[TO DO]
Of the material below, the lines to be retyped are those from the line containing "## state kept, by" through the line containing "- The critical", inclusive; reproduce them exactly.

[WORKING DATA]

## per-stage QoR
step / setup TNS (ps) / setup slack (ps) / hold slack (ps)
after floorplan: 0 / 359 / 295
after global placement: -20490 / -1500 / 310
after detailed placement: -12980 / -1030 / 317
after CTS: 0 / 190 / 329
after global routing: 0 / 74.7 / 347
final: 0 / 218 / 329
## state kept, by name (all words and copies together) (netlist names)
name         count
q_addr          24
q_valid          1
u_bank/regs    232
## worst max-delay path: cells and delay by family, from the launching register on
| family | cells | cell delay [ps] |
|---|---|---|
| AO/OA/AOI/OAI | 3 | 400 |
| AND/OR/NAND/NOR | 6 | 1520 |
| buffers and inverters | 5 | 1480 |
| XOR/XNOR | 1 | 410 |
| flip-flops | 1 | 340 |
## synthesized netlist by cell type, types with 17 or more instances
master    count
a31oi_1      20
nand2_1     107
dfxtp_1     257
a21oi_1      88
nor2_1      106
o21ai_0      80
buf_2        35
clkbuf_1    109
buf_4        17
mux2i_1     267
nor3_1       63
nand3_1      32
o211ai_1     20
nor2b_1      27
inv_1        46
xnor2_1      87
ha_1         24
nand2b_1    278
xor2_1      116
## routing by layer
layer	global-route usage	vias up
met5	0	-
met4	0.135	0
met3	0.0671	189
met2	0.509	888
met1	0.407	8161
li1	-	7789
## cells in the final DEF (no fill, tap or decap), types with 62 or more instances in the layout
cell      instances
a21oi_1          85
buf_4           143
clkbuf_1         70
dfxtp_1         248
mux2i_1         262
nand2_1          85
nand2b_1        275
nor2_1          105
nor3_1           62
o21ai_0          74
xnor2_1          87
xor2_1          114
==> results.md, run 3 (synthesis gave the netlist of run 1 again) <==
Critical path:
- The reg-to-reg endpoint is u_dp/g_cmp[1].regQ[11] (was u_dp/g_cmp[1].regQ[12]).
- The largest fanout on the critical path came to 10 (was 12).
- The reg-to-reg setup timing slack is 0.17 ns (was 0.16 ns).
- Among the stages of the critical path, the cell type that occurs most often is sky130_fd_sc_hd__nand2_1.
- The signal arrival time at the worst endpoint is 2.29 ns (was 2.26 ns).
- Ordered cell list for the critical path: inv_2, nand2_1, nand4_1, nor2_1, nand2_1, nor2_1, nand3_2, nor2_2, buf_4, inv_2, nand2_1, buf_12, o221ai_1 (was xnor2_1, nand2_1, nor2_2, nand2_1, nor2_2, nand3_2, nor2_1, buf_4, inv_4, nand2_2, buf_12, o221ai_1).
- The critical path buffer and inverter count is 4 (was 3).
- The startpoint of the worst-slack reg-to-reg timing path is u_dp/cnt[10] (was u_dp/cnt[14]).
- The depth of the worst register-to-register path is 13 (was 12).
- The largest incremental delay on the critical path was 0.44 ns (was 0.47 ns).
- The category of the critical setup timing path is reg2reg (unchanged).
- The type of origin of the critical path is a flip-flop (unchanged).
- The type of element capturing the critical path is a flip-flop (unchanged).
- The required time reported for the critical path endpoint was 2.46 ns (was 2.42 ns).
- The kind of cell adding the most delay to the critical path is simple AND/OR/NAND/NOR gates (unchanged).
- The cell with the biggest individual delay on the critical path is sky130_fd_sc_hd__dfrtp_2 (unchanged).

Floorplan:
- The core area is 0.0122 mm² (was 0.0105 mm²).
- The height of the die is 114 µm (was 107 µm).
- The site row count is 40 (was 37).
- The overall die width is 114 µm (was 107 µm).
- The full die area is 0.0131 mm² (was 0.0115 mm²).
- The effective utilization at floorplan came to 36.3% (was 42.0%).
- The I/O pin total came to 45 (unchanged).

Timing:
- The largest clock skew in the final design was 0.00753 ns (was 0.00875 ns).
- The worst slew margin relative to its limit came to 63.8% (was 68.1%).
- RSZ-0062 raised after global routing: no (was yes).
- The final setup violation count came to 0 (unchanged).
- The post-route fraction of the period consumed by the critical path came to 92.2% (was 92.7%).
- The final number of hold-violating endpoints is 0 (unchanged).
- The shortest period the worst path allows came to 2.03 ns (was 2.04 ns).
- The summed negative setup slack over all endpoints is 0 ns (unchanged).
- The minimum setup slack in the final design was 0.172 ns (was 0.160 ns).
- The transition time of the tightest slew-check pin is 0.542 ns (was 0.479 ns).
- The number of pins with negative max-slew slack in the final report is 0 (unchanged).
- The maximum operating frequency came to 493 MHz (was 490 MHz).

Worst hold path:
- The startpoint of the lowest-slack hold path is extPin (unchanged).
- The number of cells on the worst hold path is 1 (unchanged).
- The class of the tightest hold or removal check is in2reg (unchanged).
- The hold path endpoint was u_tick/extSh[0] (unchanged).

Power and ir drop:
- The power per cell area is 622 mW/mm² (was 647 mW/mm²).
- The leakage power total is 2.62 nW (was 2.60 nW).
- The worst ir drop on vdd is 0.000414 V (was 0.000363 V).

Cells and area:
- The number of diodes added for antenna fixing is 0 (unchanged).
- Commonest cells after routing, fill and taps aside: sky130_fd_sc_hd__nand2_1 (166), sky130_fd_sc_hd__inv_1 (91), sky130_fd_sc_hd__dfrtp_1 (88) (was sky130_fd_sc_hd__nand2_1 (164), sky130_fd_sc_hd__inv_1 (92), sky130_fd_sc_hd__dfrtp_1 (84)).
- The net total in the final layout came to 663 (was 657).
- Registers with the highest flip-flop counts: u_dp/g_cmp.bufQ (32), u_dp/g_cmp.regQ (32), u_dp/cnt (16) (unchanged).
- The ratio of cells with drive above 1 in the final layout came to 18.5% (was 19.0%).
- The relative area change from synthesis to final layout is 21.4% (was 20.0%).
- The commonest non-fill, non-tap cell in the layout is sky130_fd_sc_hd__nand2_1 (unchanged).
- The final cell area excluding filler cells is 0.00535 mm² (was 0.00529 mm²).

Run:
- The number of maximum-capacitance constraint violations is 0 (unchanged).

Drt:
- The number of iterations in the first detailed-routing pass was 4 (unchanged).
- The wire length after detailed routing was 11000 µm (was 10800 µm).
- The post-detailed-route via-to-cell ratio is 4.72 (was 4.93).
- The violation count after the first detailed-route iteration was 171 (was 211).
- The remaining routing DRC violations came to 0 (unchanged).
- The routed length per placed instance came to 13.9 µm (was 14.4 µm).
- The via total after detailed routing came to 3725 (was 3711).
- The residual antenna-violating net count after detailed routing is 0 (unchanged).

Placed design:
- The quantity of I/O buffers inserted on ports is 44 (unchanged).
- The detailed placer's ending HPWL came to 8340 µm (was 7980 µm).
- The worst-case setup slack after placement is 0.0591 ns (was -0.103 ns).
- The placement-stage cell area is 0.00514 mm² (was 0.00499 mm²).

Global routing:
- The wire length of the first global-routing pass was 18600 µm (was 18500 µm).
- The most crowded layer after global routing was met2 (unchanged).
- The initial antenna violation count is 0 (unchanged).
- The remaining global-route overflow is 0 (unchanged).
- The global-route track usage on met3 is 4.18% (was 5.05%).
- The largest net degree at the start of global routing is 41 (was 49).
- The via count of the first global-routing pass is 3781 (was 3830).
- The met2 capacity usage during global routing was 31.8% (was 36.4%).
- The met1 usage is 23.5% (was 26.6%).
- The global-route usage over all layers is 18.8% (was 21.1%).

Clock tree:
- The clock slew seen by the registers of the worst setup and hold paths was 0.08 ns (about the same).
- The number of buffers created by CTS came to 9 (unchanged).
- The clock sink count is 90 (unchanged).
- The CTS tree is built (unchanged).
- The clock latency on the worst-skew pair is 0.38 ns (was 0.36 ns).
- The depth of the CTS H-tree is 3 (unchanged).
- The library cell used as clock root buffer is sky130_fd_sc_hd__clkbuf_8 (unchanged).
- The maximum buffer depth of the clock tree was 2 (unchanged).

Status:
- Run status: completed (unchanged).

---

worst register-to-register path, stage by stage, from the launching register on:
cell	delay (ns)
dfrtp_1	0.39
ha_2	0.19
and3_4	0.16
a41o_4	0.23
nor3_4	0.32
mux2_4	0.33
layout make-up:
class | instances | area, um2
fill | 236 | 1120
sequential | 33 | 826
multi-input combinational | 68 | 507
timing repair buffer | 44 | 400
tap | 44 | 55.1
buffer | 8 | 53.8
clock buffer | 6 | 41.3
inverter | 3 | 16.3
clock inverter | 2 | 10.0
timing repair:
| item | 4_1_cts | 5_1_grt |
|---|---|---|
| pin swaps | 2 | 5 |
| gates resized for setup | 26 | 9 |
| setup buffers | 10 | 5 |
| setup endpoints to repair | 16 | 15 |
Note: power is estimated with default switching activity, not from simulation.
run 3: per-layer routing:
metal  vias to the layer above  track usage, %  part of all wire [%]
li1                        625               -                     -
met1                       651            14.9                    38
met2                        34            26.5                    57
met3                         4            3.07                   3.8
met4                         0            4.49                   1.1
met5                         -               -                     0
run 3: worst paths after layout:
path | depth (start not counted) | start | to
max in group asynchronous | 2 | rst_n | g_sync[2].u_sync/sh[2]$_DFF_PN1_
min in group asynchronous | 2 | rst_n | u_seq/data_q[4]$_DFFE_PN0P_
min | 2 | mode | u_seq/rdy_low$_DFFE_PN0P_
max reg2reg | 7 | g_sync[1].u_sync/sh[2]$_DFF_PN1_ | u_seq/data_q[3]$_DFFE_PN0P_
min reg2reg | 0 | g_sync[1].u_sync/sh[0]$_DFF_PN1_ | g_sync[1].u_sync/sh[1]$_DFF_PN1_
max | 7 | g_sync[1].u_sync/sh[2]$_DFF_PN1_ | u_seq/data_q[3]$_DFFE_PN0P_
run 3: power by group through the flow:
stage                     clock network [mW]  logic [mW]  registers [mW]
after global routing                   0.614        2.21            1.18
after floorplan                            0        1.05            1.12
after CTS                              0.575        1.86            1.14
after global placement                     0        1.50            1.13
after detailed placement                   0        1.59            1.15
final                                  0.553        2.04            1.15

[SOLVED PROBLEM]
## state kept, by name (all words and copies together) (netlist names)
name         count
q_addr          24
q_valid          1
u_bank/regs    232
## worst max-delay path: cells and delay by family, from the launching register on
| family | cells | cell delay [ps] |
|---|---|---|
| AO/OA/AOI/OAI | 3 | 400 |
| AND/OR/NAND/NOR | 6 | 1520 |
| buffers and inverters | 5 | 1480 |
| XOR/XNOR | 1 | 410 |
| flip-flops | 1 | 340 |
## synthesized netlist by cell type, types with 17 or more instances
master    count
a31oi_1      20
nand2_1     107
dfxtp_1     257
a21oi_1      88
nor2_1      106
o21ai_0      80
buf_2        35
clkbuf_1    109
buf_4        17
mux2i_1     267
nor3_1       63
nand3_1      32
o211ai_1     20
nor2b_1      27
inv_1        46
xnor2_1      87
ha_1         24
nand2b_1    278
xor2_1      116
## routing by layer
layer	global-route usage	vias up
met5	0	-
met4	0.135	0
met3	0.0671	189
met2	0.509	888
met1	0.407	8161
li1	-	7789
## cells in the final DEF (no fill, tap or decap), types with 62 or more instances in the layout
cell      instances
a21oi_1          85
buf_4           143
clkbuf_1         70
dfxtp_1         248
mux2i_1         262
nand2_1          85
nand2b_1        275
nor2_1          105
nor3_1           62
o21ai_0          74
xnor2_1          87
xor2_1          114
==> results.md, run 3 (synthesis gave the netlist of run 1 again) <==
Critical path:
- The reg-to-reg endpoint is u_dp/g_cmp[1].regQ[11] (was u_dp/g_cmp[1].regQ[12]).
- The largest fanout on the critical path came to 10 (was 12).
- The reg-to-reg setup timing slack is 0.17 ns (was 0.16 ns).
- Among the stages of the critical path, the cell type that occurs most often is sky130_fd_sc_hd__nand2_1.
- The signal arrival time at the worst endpoint is 2.29 ns (was 2.26 ns).
- Ordered cell list for the critical path: inv_2, nand2_1, nand4_1, nor2_1, nand2_1, nor2_1, nand3_2, nor2_2, buf_4, inv_2, nand2_1, buf_12, o221ai_1 (was xnor2_1, nand2_1, nor2_2, nand2_1, nor2_2, nand3_2, nor2_1, buf_4, inv_4, nand2_2, buf_12, o221ai_1).
- The critical path buffer and inverter count is 4 (was 3).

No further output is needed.